The tax law changes make it even more critical to start year-end tax planning now, said Battaglia. For example, by taking advantage of the new 50 percent bonus depreciation or the increased asset expensing, both available this year, some individuals may be able to lower their incomes enough to benefit from different types of deductions or credits, such as personal exemptions, IRAs, the child tax credit, and the Hope Scholarship and Lifetime Learning credits. Higher-income taxpayers typically lose these tax benefits as their incomes exceed certain adjusted gross income thresholds.

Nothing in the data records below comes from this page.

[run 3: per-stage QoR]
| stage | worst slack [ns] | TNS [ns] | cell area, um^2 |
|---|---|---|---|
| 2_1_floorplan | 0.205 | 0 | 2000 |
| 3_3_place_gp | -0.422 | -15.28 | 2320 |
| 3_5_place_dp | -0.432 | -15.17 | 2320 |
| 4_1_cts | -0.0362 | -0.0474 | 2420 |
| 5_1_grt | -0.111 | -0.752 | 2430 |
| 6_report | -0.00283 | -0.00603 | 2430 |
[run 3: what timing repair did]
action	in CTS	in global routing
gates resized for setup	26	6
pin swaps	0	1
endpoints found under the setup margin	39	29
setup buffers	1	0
`config.mk`:
```
export PLATFORM = sky130hd
export DESIGN_NAME = mips_mem_arbiter
export DESIGN_NICKNAME = d
export VERILOG_FILES = /design/src/rtl/mips_mem_pkg.sv /design/src/rtl/mips_mem_arbiter.sv
export SDC_FILE = /design/constraint.sdc
export NUM_CORES = 1
export LEC_CHECK = 0
export ABC_AREA = 1
export CAP_MARGIN = 30
export CORE_ASPECT_RATIO = 1.1
export CORE_UTILIZATION = 38
export CTS_CLUSTER_DIAMETER = 80
export DETAILED_ROUTE_END_ITERATION = 8
export PLACE_DENSITY = 0.76
export SYNTH_ARGS = -nofsm -noshare
export SYNTH_HDL_FRONTEND = slang
export SYNTH_SLANG_ARGS = --single-unit
export TNS_END_PERCENT = 10
```
`constraint.sdc`:
```
create_clock -name clock -period 1.44 [get_ports clock]
set_clock_uncertainty 0.05 [all_clocks]
set_input_delay 0.144 -clock clock [delete_from_list [all_inputs] [get_ports clock]]
set_output_delay 0.144 -clock clock [all_outputs]
set_load 0.05 [all_outputs]
```
File: src/rtl/l1d_arb_pkg.sv
`default_nettype none
// ============================================================================
// l1d_arb_pkg : arbiter state encoding and round-robin mask helper
// Rev 1.0
// ============================================================================
package l1d_arb_pkg;

  localparam int unsigned ARB_MAX_REQ = 32;

  typedef enum logic [1:0] {
    ARB_S_ARB  = 2'd0,
    ARB_S_HOLD = 2'd1,
    ARB_S_LOCK = 2'd2
  } l1d_arb_state_e;

  // Bits strictly above ptr and below n; an all-zero result means wrap to index 0.
  function automatic logic [ARB_MAX_REQ-1:0] rr_mask(input int unsigned ptr,
                                                     input int unsigned n);
    logic [ARB_MAX_REQ-1:0] m;
    m = '0;
    for (int unsigned i = 0; i < ARB_MAX_REQ; i++) begin
      m[i] = (i > ptr) && (i < n);
    end
    return m;
  endfunction

endpackage
`default_nettype wire

File: src/rtl/priority_encoder.sv
`default_nettype none
// ============================================================================
// priority_encoder : index of the lowest set request bit
// Rev 1.0
// ============================================================================
module priority_encoder #(
  parameter  int WIDTH = 4,
  localparam int IDX_W = (WIDTH > 1) ? $clog2(WIDTH) : 1
) (
  input  logic [WIDTH-1:0] req_i,
  output logic             vld_o,
  output logic [IDX_W-1:0] idx_o
);

  always_comb begin
    vld_o = |req_i;
    idx_o = '0;
    for (int i = WIDTH - 1; i >= 0; i--) begin
      if (req_i[i]) idx_o = IDX_W'(i);
    end
  end

endmodule
`default_nettype wire

File: src/rtl/l1d_rr_req_arbiter.sv
`default_nettype none
// ============================================================================
// l1d_rr_req_arbiter : round-robin valid/ready arbiter for one L1D pipe port
// Optional burst lock via L1D_ARB_LOCK_EN.                          Rev 1.0
// ============================================================================
module l1d_rr_req_arbiter
  import l1d_arb_pkg::*;
#(
  parameter  int REQ_NUM  = 4,
  parameter  int PLD_W    = 64,
  localparam int REQ_ID_W = $clog2(REQ_NUM)
) (
  input  logic                            clk,
  input  logic                            rst,
  input  logic [REQ_NUM-1:0]              req_vld_i,
  input  logic [REQ_NUM-1:0][PLD_W-1:0]   req_pld_i,
  output logic [REQ_NUM-1:0]              req_rdy_o,
  output logic                            gnt_vld_o,
  output logic [REQ_ID_W-1:0]             gnt_id_o,
  output logic [PLD_W-1:0]                gnt_pld_o,
`ifdef L1D_ARB_LOCK_EN
  input  logic [REQ_NUM-1:0]              lock_i,
`endif
  input  logic                            gnt_rdy_i
);

  l1d_arb_state_e        state_q, state_d;
  logic [REQ_ID_W-1:0]   rr_ptr_q, rr_ptr_d;
  logic [REQ_ID_W-1:0]   hold_id_q, hold_id_d;

  logic [REQ_NUM-1:0]    rr_mask_w;
  logic [REQ_NUM-1:0]    masked_vld_w;
  logic                  m_vld_w, u_vld_w;
  logic [REQ_ID_W-1:0]   m_idx_w, u_idx_w;
  logic                  win_vld_w;
  logic [REQ_ID_W-1:0]   win_id_w;
  logic                  hs_w;

  assign rr_mask_w    = REQ_NUM'(rr_mask(32'(rr_ptr_q), 32'(REQ_NUM)));
  assign masked_vld_w = req_vld_i & rr_mask_w;

  priority_encoder #(.WIDTH(REQ_NUM)) u_pe_masked (
    .req_i (masked_vld_w),
    .vld_o (m_vld_w),
    .idx_o (m_idx_w)
  );

  priority_encoder #(.WIDTH(REQ_NUM)) u_pe_unmasked (
    .req_i (req_vld_i),
    .vld_o (u_vld_w),
    .idx_o (u_idx_w)
  );

  // Outside ARB the held requester owns the port; its valid alone drives gnt_vld.
  always_comb begin
    win_id_w  = m_vld_w ? m_idx_w : u_idx_w;
    win_vld_w = u_vld_w;
    if (state_q != ARB_S_ARB) begin
      win_id_w  = hold_id_q;
      win_vld_w = req_vld_i[hold_id_q];
    end
  end

  assign hs_w      = win_vld_w & gnt_rdy_i;
  assign gnt_vld_o = win_vld_w & ~rst;
  assign gnt_id_o  = gnt_vld_o ? win_id_w : '0;
  assign gnt_pld_o = gnt_vld_o ? req_pld_i[win_id_w] : '0;
  assign req_rdy_o = (hs_w && !rst) ? (REQ_NUM'(1) << win_id_w) : '0;

  always_comb begin
    state_d   = state_q;
    rr_ptr_d  = rr_ptr_q;
    hold_id_d = hold_id_q;
    case (state_q)
      ARB_S_ARB: begin
        if (win_vld_w) begin
          if (gnt_rdy_i) begin
            rr_ptr_d = win_id_w;
`ifdef L1D_ARB_LOCK_EN
            if (lock_i[win_id_w]) begin
              state_d   = ARB_S_LOCK;
              hold_id_d = win_id_w;
            end
`endif
          end else begin
            state_d   = ARB_S_HOLD;
            hold_id_d = win_id_w;
          end
        end
      end
      ARB_S_HOLD: begin
        // A held requester dropping valid is a protocol error; release without a beat.
        if (!win_vld_w) begin
          state_d = ARB_S_ARB;
        end else if (gnt_rdy_i) begin
          rr_ptr_d = hold_id_q;
          state_d  = ARB_S_ARB;
`ifdef L1D_ARB_LOCK_EN
          if (lock_i[hold_id_q]) state_d = ARB_S_LOCK;
`endif
        end
      end
`ifdef L1D_ARB_LOCK_EN
      ARB_S_LOCK: begin
        if (hs_w) begin
          rr_ptr_d = hold_id_q;
          if (!lock_i[hold_id_q]) state_d = ARB_S_ARB;
        end
      end
`endif
      default: state_d = ARB_S_ARB;
    endcase
  end

  always_ff @(posedge clk or posedge rst) begin
    if (rst) begin
      state_q   <= ARB_S_ARB;
      rr_ptr_q  <= REQ_ID_W'(REQ_NUM - 1);
      hold_id_q <= '0;
    end else begin
      state_q   <= state_d;
      rr_ptr_q  <= rr_ptr_d;
      hold_id_q <= hold_id_d;
    end
  end

`ifndef SYNTHESIS
  a_rdy_onehot: assert property (@(posedge clk) disable iff (rst)
    $onehot0(req_rdy_o));

  a_gnt_stable: assert property (@(posedge clk) disable iff (rst)
    (gnt_vld_o && !gnt_rdy_i) |=> ($stable(gnt_id_o) && $stable(gnt_pld_o)));

  a_hold_vld: assert property (@(posedge clk) disable iff (rst)
    (state_q == ARB_S_HOLD) |-> req_vld_i[hold_id_q]);
`endif

endmodule
`default_nettype wire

And some nuances of the new law may catch taxpayers by surprise. “If you plan to use capital losses to offset capital gains, make sure you check how capital transactions occurring before the law change net against post transactions,” he said.>

BUSH Credits Tax Cuts for Promising Economic Signs: In a visit to the “Show Me” state in late September, President George W. Bush claimed that the tax cuts he pushed through over the past two years are responsible for “signs of promise” in the U.S. economy.

He also took a swipe at his Democrat challengers for the presidency in 2004, many of whom have claimed that the tax cuts helped mainly the wealthy, haven’t done much to fuel the economy, and allowed the deficit to balloon to $500 billion.

“They argue we should return to the way things were in 2001. What they’re really saying is they want to raise taxes,” Bush said in a speech at the Kansas City Convention Center. “Higher taxes will not create one job. Raising taxes would hurt economic growth. Tax relief has put this nation on the path of prosperity, and I intend to keep it on the path to prosperity.”

Bush has blamed the country’s economic woes on the stock market collapse that began in 2000, the wars in Afghanistan and Iraq, and the corporate accounting scandals that shook Wall Street. He said that the tax cuts his administration pushed through Congress earlier this year have kept the recession from being longer and deeper.

Proposed Regs Cover Foreign Currency Debt Instruments: New proposed regulations from the Treasury Department provide detailed rules on the tax treatment of contingent payment debt instruments that are denominated in a foreign currency.

Existing regulations cover the tax treatment of non-contingent debt instruments denominated in foreign currency, and on contingent payment debt instruments not denominated in foreign currency. The new proposed regulations fill the gap between these two existing sets of rules.

The proposed regulations generally apply the “non-contingent bond method” under Section 1275 regulations to the debt instrument in the currency in which it is denominated.

The resulting amounts then are translated into the taxpayer’s functional currency, and gain or loss determined under rules similar to the existing rules for non-contingent foreign currency-denominated debt instruments.